Emerin is a nuclear membrane protein that interacts with lamin A/C at the nuclear envelope. Mutations in either emerin or lamin A/C cause Emery–Dreifuss muscular dystrophy (EDMD). The functions of emerin are poorly understood, but EDMD affects mainly skeletal and cardiac muscle. We used a high‐stringency yeast two‐hybrid method to screen a human heart cDNA library, with full‐length emerin as bait. Four out of five candidate interactors identified were nuclear proteins: lamin A, splicing factor YT521‐B, proteasome subunit PA28γ and transcription factor vav‐1. Specific binding between emerin and the functional C‐terminal domain of YT521‐B was confirmed by pull‐down assays and biomolecular interaction analysis (BIAcore).
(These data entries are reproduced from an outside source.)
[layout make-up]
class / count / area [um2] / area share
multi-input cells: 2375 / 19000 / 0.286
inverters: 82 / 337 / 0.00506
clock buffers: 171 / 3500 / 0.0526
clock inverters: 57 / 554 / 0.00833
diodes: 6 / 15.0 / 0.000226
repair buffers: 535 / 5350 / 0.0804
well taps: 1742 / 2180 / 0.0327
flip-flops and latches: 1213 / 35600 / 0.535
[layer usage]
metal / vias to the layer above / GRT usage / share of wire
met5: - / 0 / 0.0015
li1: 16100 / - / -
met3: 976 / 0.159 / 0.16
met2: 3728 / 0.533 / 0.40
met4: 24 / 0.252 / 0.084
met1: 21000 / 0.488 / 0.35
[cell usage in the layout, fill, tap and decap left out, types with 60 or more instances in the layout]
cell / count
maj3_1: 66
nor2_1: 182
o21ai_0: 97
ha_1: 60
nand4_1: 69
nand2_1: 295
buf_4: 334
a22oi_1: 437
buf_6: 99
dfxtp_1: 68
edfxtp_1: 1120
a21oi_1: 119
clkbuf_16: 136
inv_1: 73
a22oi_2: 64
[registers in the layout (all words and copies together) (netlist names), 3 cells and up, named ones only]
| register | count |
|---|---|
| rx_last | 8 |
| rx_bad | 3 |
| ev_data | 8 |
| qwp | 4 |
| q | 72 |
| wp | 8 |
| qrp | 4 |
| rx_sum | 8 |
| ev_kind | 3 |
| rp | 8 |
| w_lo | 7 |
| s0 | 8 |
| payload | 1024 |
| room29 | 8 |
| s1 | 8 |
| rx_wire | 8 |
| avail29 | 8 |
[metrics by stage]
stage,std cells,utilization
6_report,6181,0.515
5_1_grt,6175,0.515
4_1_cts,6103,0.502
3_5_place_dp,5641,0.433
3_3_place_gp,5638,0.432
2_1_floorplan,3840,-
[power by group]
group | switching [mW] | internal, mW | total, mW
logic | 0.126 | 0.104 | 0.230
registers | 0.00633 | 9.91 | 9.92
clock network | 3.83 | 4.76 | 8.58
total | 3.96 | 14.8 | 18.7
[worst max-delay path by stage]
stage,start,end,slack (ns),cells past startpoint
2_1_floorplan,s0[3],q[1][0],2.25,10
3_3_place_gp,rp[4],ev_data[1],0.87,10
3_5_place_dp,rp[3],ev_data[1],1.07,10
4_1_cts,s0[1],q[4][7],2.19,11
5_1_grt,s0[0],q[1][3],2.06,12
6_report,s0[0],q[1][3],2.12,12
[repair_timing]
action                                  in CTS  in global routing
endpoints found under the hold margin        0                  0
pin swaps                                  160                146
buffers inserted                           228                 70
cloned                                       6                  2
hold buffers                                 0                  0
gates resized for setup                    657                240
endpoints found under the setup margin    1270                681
Inhibition by emerin of YT521‐B‐dependent splice site selection in vivo suggests that the interaction is physiologically significant. A ‘bipartite’ binding site for YT521‐B in emerin was identified using alanine substitution or disease‐associated mutations in emerin. The transcription factor GCL (germ cell‐less) has previously been shown to bind to the same site. The results are consistent with an emerging view that lamins and lamina‐associated proteins, like emerin, have a regulatory role, as well as a structural role in the nucleus. YT521‐B joins a growing list of candidates for a role in a gene expression model of the pathogenesis of EDMD.